A pointer to an example in a crate would be great
Denis Lisov
@tanriol
Feb 13 2018 21:40
@shaleh use std::marker::Sized;
Sean Perry
@shaleh
Feb 13 2018 21:41
@tanriol I have a line like this: pub it: Iterator<Item=Something> where does the Sized fit in?
oh oh
I see
Denis Lisov
@tanriol
Feb 13 2018 21:43
Could you show a bigger example of the code you're having problems with?
Sean Perry
@shaleh
Feb 13 2018 21:43
The compiler complaining because a type is not imported is still new to me
The Rust compiler gives better errors everywhere else
nope, just importing Sized did not change anything
drat
@tanriol It is just 'struct Foo { pub it: Iterator<Item=Something>, }when I make aFoo` I am passing an iterator.
but the compiler complains about the struct
Denis Lisov
@tanriol
Feb 13 2018 21:48
If you don't know the exact type of the iterator, it should be either a type parameter, or boxed.
kriffo
@kriffo
Feb 13 2018 22:44
@RReverser @koivunej i wasn't completely clear -- i was specifically trying to take a mutable string, and modify it by slice
so, for example, take "hello" and turn it into "hAAlo" in one line
Denis Lisov
@tanriol
Feb 13 2018 22:45
@kriffo Pretty sure it has to be unsafe.
kriffo
@kriffo
Feb 13 2018 22:45

what I think the problem with that is, is that when I do

let s = String::from("hello")

then s[..] refers to the "hello" in the program text

so it has to be immutable
Denis Lisov
@tanriol
Feb 13 2018 22:46
No, the string is copied.
kriffo
@kriffo
Feb 13 2018 22:46
oh, ok
Denis Lisov
@tanriol
Feb 13 2018 22:49
What the problem really is is that Rust needs to be sure that the string after your manipulation is still a valid UTF-8 string.
How do you expect your code to work?
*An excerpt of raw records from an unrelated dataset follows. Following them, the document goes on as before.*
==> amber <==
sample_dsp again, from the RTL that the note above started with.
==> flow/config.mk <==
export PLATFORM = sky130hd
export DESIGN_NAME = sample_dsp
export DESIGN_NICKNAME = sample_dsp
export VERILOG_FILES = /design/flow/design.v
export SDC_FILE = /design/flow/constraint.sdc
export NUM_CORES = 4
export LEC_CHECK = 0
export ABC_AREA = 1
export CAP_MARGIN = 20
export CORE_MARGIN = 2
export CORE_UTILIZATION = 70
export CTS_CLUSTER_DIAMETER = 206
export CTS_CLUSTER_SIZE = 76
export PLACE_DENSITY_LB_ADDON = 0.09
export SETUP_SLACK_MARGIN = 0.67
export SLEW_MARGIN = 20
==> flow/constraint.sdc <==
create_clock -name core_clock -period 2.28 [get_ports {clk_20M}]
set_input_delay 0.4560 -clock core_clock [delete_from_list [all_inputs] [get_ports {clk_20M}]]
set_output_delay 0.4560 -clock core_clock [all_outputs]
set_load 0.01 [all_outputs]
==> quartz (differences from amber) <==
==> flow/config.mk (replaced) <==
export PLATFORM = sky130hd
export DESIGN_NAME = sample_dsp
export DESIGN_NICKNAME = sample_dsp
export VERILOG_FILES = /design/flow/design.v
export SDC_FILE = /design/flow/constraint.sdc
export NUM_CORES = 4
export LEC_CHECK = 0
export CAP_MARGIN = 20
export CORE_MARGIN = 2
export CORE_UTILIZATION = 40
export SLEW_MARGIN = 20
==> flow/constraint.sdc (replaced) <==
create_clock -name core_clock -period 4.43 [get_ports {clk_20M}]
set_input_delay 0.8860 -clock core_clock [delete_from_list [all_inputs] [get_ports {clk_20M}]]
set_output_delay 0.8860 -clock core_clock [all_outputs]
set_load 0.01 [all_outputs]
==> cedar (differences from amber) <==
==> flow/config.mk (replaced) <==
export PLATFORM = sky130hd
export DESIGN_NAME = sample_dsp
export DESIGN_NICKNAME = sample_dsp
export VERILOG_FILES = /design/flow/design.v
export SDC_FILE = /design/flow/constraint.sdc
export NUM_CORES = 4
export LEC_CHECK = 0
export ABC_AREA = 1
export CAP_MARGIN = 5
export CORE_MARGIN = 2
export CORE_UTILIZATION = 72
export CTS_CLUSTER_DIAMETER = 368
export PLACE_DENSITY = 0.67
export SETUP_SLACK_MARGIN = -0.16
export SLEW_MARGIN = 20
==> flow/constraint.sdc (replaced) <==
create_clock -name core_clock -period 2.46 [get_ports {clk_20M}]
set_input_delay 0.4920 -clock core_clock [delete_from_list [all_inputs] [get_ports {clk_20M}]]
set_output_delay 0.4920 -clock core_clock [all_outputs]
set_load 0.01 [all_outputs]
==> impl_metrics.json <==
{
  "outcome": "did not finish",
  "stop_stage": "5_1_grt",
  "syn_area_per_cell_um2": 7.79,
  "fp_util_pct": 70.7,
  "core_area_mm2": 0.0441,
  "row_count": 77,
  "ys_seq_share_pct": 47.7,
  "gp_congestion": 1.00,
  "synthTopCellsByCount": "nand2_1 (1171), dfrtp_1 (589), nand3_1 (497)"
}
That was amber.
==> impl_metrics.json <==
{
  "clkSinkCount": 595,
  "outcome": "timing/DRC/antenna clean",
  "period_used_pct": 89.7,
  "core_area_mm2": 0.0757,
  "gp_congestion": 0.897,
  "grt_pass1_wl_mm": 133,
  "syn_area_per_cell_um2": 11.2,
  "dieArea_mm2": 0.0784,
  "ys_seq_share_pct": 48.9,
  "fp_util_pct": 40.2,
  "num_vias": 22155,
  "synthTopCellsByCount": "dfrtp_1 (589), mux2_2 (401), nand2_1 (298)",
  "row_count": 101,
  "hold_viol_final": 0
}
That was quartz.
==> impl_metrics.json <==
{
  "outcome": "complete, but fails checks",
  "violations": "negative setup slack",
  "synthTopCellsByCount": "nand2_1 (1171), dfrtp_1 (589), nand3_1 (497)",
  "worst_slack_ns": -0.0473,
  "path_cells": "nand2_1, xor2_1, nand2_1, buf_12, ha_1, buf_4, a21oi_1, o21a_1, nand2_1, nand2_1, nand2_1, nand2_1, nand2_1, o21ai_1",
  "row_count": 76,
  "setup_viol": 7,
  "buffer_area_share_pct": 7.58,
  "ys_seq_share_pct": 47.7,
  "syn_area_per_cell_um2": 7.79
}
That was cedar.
Check that the string lengths in bytes are equal and panic if not?
kriffo
@kriffo
Feb 13 2018 22:59
i was hoping it would :)
i guess not though
error[E0277]: the trait bound `str: std::marker::Sized` is not satisfied
  --> main.rs:10:5
   |
10 |     *s = a[..]
   |     ^^ `str` does not have a constant size known at compile-time
   |
   = help: the trait `std::marker::Sized` is not implemented for `str`
   = note: the left-hand-side of an assignment must have a statically known size
Denis Lisov
@tanriol
Feb 13 2018 23:00
What's the problem you're trying to solve in this way?
kriffo
@kriffo
Feb 13 2018 23:04
just messing around...but hypothetically someday i might want to modify a chunk of data
so, for example, if I wanted to write a kind of sed-like function that modifies in-place
"dog dog cat dog dog"...how would I change "cat" to "dog"? how would I delete "cat"?
Denis Lisov
@tanriol
Feb 13 2018 23:06
I'd suggest that specializing it for the unlikely case of "replacement has exactly as many bytes as the source" is most likely not worth it...
kriffo
@kriffo
Feb 13 2018 23:08
that's reasonable
Denis Lisov
@tanriol
Feb 13 2018 23:09
...especially taking into account the fact that any len-changing modification will force you to copy everything after it anyway until the next checkpoint (end-of-line or whatever).